Wantz and Weaver said although they felt like the county is behind on smoking policies, they were conflicted about taking away a person’s right to smoke.

“I understand [this] 100 percent,” Weaver said. “I don't understand why anybody wants to smoke, but if they do that's their right. I don't want to infringe on that.”

“From a health standpoint, I'd make the decision in a heartbeat,” Wantz said, “but it’s about those who have the right to do this. I'd maybe look at extending the distance away from buildings as an alternative here.”

Frazier, on the other hand, said that he felt people had a right to walk to a building from any side without passing through second-hand cigarette smoke.

“My feeling is if I'm working outside and someone is smoking next to me, I wouldn’t like it,” Frazier said. “I don't think I could tolerate it.

“I'm thinking job sites should be included even if it’s outside,” he said. “If I'm working in a specific area, I shouldn’t be exposed to second-hand smoke if someone is right there.”

Wantz said he agreed no one should have to walk through second-hand smoke at work.

“I don't appreciate walking through second-hand smoke,” he said. “I think it’s ridiculous to have to walk through smoke to get into a building.”

Frock also brought to commissioners county employee comments on the smoking policy.

“So I have sent you all the comments we have received,” Frock said. “As of this morning there were 75. Since I’ve been sitting here, it’s now 82; we got seven more in.”

Forty-four were in favor of a no-smoking campus, 33 were against, and five were neutral comments that didn’t take a stance, she said.


Frock also brought information on the smoking policies of surrounding counties.

“Howard County, theirs is the same as ours, 15 feet from an entrance or exit of a building,” she said.

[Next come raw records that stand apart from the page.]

$ cat src/rtl/core/ttc_pkg.sv
// Shared types and constants for the timestamp to tick converter.
// Holds the channel payload structs, the controller states and the
// command and status bundles. No dependencies.
`timescale 1ns / 1ps

package ttc_pkg;

  typedef struct packed {
    logic [31:0] seconds;
    logic [29:0] nanoseconds;
  } ttc_in_t;

  typedef struct packed {
    logic [63:0] tick_count;
    logic        went_backward;
  } ttc_out_t;

  typedef enum logic [2:0] {
    ST_IDLE,
    ST_CLASSIFY,
    ST_UPDATE,
    ST_CLAMP,
    ST_SUM,
    ST_DIVIDE,
    ST_COMMIT,
    ST_EMIT
  } ttc_state_t;

  typedef struct packed {
    logic load;
    logic classify;
    logic update;
    logic clamp;
    logic sum;
    logic div_step;
    logic commit;
    logic emit;
  } ttc_cmd_t;

  typedef struct packed {
    logic out_free;
  } ttc_status_t;

  localparam logic [29:0] NS_MAX      = 30'd999999999;
  localparam logic [30:0] NS_PER_SEC  = 31'd1000000000;
  localparam logic [30:0] AVG_RESET   = 31'd1000000000;
  localparam logic [29:0] SLICE_100MS = 30'd100000000;
  localparam logic [29:0] SLICE_1S    = 30'd1000000000;

  localparam int                   DIV_STEPS = 32;
  localparam int                   DIV_CNT_W = $clog2(DIV_STEPS);
  localparam logic [DIV_CNT_W-1:0] DIV_LAST  = DIV_CNT_W'(DIV_STEPS - 1);

endpackage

Others are slightly different.

In Allegany County, smoking is prohibited throughout the work place and in Caroline County it is prohibited at county facilities, including 4-H and the youth park.

Dorchester County prohibits smoking on county property, as does Kent County — where smoking is also prohibited in county garage areas and pavilions, and smoke breaks are not allowed in addition to regular breaks.

In Garrett County, smoking is also prohibited in county buildings, parking lots and job sites.

Commissioners came to a compromise by deciding to increase the distance smokers are required to be from county-owned buildings from 15 feet to 50 feet — giving managers of buildings the option to designate specific areas for smoking away from entrances and exits of buildings.

“Fifteen feet is nowhere near enough,” said Frazier.

The 50-foot requirement also apples to county job sites, vehicles and equipment. Carroll County parks will remain non-smoking.

The Carroll County Farm Museum, Union Mills Homestead, and Recovery Support Services in Sykesville will be exempted from the regulation as they are often event venues; outdoor smoking will continue to be allowed at all times.

Also excluded from the regulation are the Department of Citizen Services buildings, which must continue their current 100-foot no-smoking radius as mandated by the state.

Commissioners asked what that would mean for the smoking posts that are currently under awnings about 15 feet from building entrances, to which county staff said they would be moved.

“There’s another incentive to quit, if you're going to stand in the rain,” Wantz said. “I'm not going to start building lean-tos for smokers. Not gonna happen.”

The policy will go into effect Monday, Oct. 1, 2018. The vote also stipulates the commissioners will re-visit the policy in six months.